Data section
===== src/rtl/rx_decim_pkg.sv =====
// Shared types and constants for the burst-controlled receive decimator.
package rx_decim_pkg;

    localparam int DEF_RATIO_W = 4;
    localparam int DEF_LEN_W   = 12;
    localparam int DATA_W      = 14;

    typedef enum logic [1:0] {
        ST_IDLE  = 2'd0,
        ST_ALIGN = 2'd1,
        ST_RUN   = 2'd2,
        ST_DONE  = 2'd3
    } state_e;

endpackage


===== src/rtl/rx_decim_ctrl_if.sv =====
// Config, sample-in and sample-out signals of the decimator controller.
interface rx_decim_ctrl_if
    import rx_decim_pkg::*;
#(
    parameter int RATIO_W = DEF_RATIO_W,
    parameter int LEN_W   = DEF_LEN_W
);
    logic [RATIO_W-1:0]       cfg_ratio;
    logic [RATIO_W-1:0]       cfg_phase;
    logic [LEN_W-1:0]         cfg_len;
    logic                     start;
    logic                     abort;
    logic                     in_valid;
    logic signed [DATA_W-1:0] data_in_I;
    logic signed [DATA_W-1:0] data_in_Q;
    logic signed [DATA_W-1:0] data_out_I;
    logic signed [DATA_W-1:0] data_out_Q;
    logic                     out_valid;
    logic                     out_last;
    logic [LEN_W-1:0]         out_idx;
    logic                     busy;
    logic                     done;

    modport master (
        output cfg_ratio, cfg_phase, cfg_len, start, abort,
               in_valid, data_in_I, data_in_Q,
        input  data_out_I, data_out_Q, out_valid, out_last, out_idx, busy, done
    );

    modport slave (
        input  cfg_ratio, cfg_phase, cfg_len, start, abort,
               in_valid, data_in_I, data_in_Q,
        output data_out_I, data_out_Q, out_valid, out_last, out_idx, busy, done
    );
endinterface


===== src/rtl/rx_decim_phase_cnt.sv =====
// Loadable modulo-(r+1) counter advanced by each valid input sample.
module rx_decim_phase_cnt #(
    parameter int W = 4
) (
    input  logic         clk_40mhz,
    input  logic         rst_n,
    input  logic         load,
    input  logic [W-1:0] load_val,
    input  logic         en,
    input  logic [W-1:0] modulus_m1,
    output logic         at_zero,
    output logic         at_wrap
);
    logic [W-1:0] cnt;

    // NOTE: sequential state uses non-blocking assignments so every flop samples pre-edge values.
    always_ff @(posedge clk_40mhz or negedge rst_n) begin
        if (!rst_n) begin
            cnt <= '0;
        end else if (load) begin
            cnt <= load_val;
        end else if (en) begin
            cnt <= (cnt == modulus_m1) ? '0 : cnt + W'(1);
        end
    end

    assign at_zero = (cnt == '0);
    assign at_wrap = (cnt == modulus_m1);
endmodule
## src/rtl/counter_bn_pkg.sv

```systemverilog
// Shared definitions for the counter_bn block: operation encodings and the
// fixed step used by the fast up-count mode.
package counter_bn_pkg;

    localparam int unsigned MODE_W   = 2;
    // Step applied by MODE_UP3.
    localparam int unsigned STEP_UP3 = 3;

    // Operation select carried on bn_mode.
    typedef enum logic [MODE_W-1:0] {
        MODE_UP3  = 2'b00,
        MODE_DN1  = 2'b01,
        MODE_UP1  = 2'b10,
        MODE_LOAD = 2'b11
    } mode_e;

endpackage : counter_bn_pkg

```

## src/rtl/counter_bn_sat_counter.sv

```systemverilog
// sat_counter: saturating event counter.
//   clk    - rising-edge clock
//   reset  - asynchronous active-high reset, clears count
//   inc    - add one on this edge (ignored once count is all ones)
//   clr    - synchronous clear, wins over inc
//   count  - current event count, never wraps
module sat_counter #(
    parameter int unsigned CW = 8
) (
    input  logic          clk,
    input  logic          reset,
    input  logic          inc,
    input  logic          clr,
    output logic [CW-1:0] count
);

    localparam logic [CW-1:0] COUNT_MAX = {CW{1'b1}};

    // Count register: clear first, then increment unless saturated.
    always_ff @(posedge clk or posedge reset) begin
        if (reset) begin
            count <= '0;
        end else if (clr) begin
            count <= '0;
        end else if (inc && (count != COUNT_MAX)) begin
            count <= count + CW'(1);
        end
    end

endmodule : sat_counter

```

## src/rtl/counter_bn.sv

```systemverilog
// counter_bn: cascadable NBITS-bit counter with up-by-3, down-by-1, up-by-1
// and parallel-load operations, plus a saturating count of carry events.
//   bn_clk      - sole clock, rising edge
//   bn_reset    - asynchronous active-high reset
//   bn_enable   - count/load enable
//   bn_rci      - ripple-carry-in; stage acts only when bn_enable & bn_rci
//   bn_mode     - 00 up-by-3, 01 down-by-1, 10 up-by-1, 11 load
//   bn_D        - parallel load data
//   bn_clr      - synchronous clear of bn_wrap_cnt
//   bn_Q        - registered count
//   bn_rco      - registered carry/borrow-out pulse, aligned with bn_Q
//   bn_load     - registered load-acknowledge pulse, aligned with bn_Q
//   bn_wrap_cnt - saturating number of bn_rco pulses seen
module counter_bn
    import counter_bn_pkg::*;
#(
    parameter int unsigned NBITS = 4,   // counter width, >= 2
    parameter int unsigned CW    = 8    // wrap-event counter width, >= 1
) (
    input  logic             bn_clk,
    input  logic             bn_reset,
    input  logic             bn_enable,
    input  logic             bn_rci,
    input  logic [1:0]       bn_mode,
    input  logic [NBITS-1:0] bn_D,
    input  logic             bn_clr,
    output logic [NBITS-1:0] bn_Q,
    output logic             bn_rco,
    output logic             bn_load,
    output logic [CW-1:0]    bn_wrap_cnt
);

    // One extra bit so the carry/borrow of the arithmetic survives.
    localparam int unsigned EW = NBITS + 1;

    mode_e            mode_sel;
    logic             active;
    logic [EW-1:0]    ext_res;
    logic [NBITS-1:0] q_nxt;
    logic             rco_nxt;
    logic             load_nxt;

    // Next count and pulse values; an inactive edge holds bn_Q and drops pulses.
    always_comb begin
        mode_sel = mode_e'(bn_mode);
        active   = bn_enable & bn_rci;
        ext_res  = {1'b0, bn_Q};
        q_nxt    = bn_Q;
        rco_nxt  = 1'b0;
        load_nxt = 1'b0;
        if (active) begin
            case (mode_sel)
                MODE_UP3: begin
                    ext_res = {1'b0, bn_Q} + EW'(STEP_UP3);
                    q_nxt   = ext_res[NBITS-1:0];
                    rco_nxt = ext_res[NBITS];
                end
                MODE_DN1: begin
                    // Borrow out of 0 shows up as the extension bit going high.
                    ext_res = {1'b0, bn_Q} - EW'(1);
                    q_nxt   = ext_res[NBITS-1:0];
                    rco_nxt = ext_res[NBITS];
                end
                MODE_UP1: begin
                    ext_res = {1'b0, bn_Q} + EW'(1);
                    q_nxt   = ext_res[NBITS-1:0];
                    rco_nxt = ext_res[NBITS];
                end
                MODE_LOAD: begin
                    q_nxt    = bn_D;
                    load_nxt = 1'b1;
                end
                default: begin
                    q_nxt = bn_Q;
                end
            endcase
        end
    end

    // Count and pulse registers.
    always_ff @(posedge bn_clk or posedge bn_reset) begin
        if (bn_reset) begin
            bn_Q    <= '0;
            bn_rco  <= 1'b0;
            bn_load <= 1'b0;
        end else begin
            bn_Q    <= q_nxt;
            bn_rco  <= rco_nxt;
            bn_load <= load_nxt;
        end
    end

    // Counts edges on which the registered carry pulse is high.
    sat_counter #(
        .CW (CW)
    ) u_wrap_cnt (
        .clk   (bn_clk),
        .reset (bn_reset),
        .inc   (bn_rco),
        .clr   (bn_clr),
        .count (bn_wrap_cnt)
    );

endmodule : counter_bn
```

How to complete this task
Repeat the listing exactly, leaving nothing out.

Task response
===== src/rtl/rx_decim_pkg.sv =====
// Shared types and constants for the burst-controlled receive decimator.
package rx_decim_pkg;

    localparam int DEF_RATIO_W = 4;
    localparam int DEF_LEN_W   = 12;
    localparam int DATA_W      = 14;

    typedef enum logic [1:0] {
        ST_IDLE  = 2'd0,
        ST_ALIGN = 2'd1,
        ST_RUN   = 2'd2,
        ST_DONE  = 2'd3
    } state_e;

endpackage


===== src/rtl/rx_decim_ctrl_if.sv =====
// Config, sample-in and sample-out signals of the decimator controller.
interface rx_decim_ctrl_if
    import rx_decim_pkg::*;
#(
    parameter int RATIO_W = DEF_RATIO_W,
    parameter int LEN_W   = DEF_LEN_W
);
    logic [RATIO_W-1:0]       cfg_ratio;
    logic [RATIO_W-1:0]       cfg_phase;
    logic [LEN_W-1:0]         cfg_len;
    logic                     start;
    logic                     abort;
    logic                     in_valid;
    logic signed [DATA_W-1:0] data_in_I;
    logic signed [DATA_W-1:0] data_in_Q;
    logic signed [DATA_W-1:0] data_out_I;
    logic signed [DATA_W-1:0] data_out_Q;
    logic                     out_valid;
    logic                     out_last;
    logic [LEN_W-1:0]         out_idx;
    logic                     busy;
    logic                     done;

    modport master (
        output cfg_ratio, cfg_phase, cfg_len, start, abort,
               in_valid, data_in_I, data_in_Q,
        input  data_out_I, data_out_Q, out_valid, out_last, out_idx, busy, done
    );

    modport slave (
        input  cfg_ratio, cfg_phase, cfg_len, start, abort,
               in_valid, data_in_I, data_in_Q,
        output data_out_I, data_out_Q, out_valid, out_last, out_idx, busy, done
    );
endinterface


===== src/rtl/rx_decim_phase_cnt.sv =====
// Loadable modulo-(r+1) counter advanced by each valid input sample.
module rx_decim_phase_cnt #(
    parameter int W = 4
) (
    input  logic         clk_40mhz,
    input  logic         rst_n,
    input  logic         load,
    input  logic [W-1:0] load_val,
    input  logic         en,
    input  logic [W-1:0] modulus_m1,
    output logic         at_zero,
    output logic         at_wrap
);
    logic [W-1:0] cnt;

    // NOTE: sequential state uses non-blocking assignments so every flop samples pre-edge values.
    always_ff @(posedge clk_40mhz or negedge rst_n) begin
        if (!rst_n) begin
            cnt <= '0;
        end else if (load) begin
            cnt <= load_val;
        end else if (en) begin
            cnt <= (cnt == modulus_m1) ? '0 : cnt + W'(1);
        end
    end

    assign at_zero = (cnt == '0);
    assign at_wrap = (cnt == modulus_m1);
endmodule
## src/rtl/counter_bn_pkg.sv

```systemverilog
// Shared definitions for the counter_bn block: operation encodings and the
// fixed step used by the fast up-count mode.
package counter_bn_pkg;

    localparam int unsigned MODE_W   = 2;
    // Step applied by MODE_UP3.
    localparam int unsigned STEP_UP3 = 3;

    // Operation select carried on bn_mode.
    typedef enum logic [MODE_W-1:0] {
        MODE_UP3  = 2'b00,
        MODE_DN1  = 2'b01,
        MODE_UP1  = 2'b10,
        MODE_LOAD = 2'b11
    } mode_e;

endpackage : counter_bn_pkg

```

## src/rtl/counter_bn_sat_counter.sv

```systemverilog
// sat_counter: saturating event counter.
//   clk    - rising-edge clock
//   reset  - asynchronous active-high reset, clears count
//   inc    - add one on this edge (ignored once count is all ones)
//   clr    - synchronous clear, wins over inc
//   count  - current event count, never wraps
module sat_counter #(
    parameter int unsigned CW = 8
) (
    input  logic          clk,
    input  logic          reset,
    input  logic          inc,
    input  logic          clr,
    output logic [CW-1:0] count
);

    localparam logic [CW-1:0] COUNT_MAX = {CW{1'b1}};

    // Count register: clear first, then increment unless saturated.
    always_ff @(posedge clk or posedge reset) begin
        if (reset) begin
            count <= '0;
        end else if (clr) begin
            count <= '0;
        end else if (inc && (count != COUNT_MAX)) begin
            count <= count + CW'(1);
        end
    end

endmodule : sat_counter

```

## src/rtl/counter_bn.sv

```systemverilog
// counter_bn: cascadable NBITS-bit counter with up-by-3, down-by-1, up-by-1
// and parallel-load operations, plus a saturating count of carry events.
//   bn_clk      - sole clock, rising edge
//   bn_reset    - asynchronous active-high reset
//   bn_enable   - count/load enable
//   bn_rci      - ripple-carry-in; stage acts only when bn_enable & bn_rci
//   bn_mode     - 00 up-by-3, 01 down-by-1, 10 up-by-1, 11 load
//   bn_D        - parallel load data
//   bn_clr      - synchronous clear of bn_wrap_cnt
//   bn_Q        - registered count
//   bn_rco      - registered carry/borrow-out pulse, aligned with bn_Q
//   bn_load     - registered load-acknowledge pulse, aligned with bn_Q
//   bn_wrap_cnt - saturating number of bn_rco pulses seen
module counter_bn
    import counter_bn_pkg::*;
#(
    parameter int unsigned NBITS = 4,   // counter width, >= 2
    parameter int unsigned CW    = 8    // wrap-event counter width, >= 1
) (
    input  logic             bn_clk,
    input  logic             bn_reset,
    input  logic             bn_enable,
    input  logic             bn_rci,
    input  logic [1:0]       bn_mode,
    input  logic [NBITS-1:0] bn_D,
    input  logic             bn_clr,
    output logic [NBITS-1:0] bn_Q,
    output logic             bn_rco,
    output logic             bn_load,
    output logic [CW-1:0]    bn_wrap_cnt
);

    // One extra bit so the carry/borrow of the arithmetic survives.
    localparam int unsigned EW = NBITS + 1;

    mode_e            mode_sel;
    logic             active;
    logic [EW-1:0]    ext_res;
    logic [NBITS-1:0] q_nxt;
    logic             rco_nxt;
    logic             load_nxt;

    // Next count and pulse values; an inactive edge holds bn_Q and drops pulses.
    always_comb begin
        mode_sel = mode_e'(bn_mode);
        active   = bn_enable & bn_rci;
        ext_res  = {1'b0, bn_Q};
        q_nxt    = bn_Q;
        rco_nxt  = 1'b0;
        load_nxt = 1'b0;
        if (active) begin
            case (mode_sel)
                MODE_UP3: begin
                    ext_res = {1'b0, bn_Q} + EW'(STEP_UP3);
                    q_nxt   = ext_res[NBITS-1:0];
                    rco_nxt = ext_res[NBITS];
                end
                MODE_DN1: begin
                    // Borrow out of 0 shows up as the extension bit going high.
                    ext_res = {1'b0, bn_Q} - EW'(1);
                    q_nxt   = ext_res[NBITS-1:0];
                    rco_nxt = ext_res[NBITS];
                end
                MODE_UP1: begin
                    ext_res = {1'b0, bn_Q} + EW'(1);
                    q_nxt   = ext_res[NBITS-1:0];
                    rco_nxt = ext_res[NBITS];
                end
                MODE_LOAD: begin
                    q_nxt    = bn_D;
                    load_nxt = 1'b1;
                end
                default: begin
                    q_nxt = bn_Q;
                end
            endcase
        end
    end

    // Count and pulse registers.
    always_ff @(posedge bn_clk or posedge bn_reset) begin
        if (bn_reset) begin
            bn_Q    <= '0;
            bn_rco  <= 1'b0;
            bn_load <= 1'b0;
        end else begin
            bn_Q    <= q_nxt;
            bn_rco  <= rco_nxt;
            bn_load <= load_nxt;
        end
    end

    // Counts edges on which the registered carry pulse is high.
    sat_counter #(
        .CW (CW)
    ) u_wrap_cnt (
        .clk   (bn_clk),
        .reset (bn_reset),
        .inc   (bn_rco),
        .clr   (bn_clr),
        .count (bn_wrap_cnt)
    );

endmodule : counter_bn
```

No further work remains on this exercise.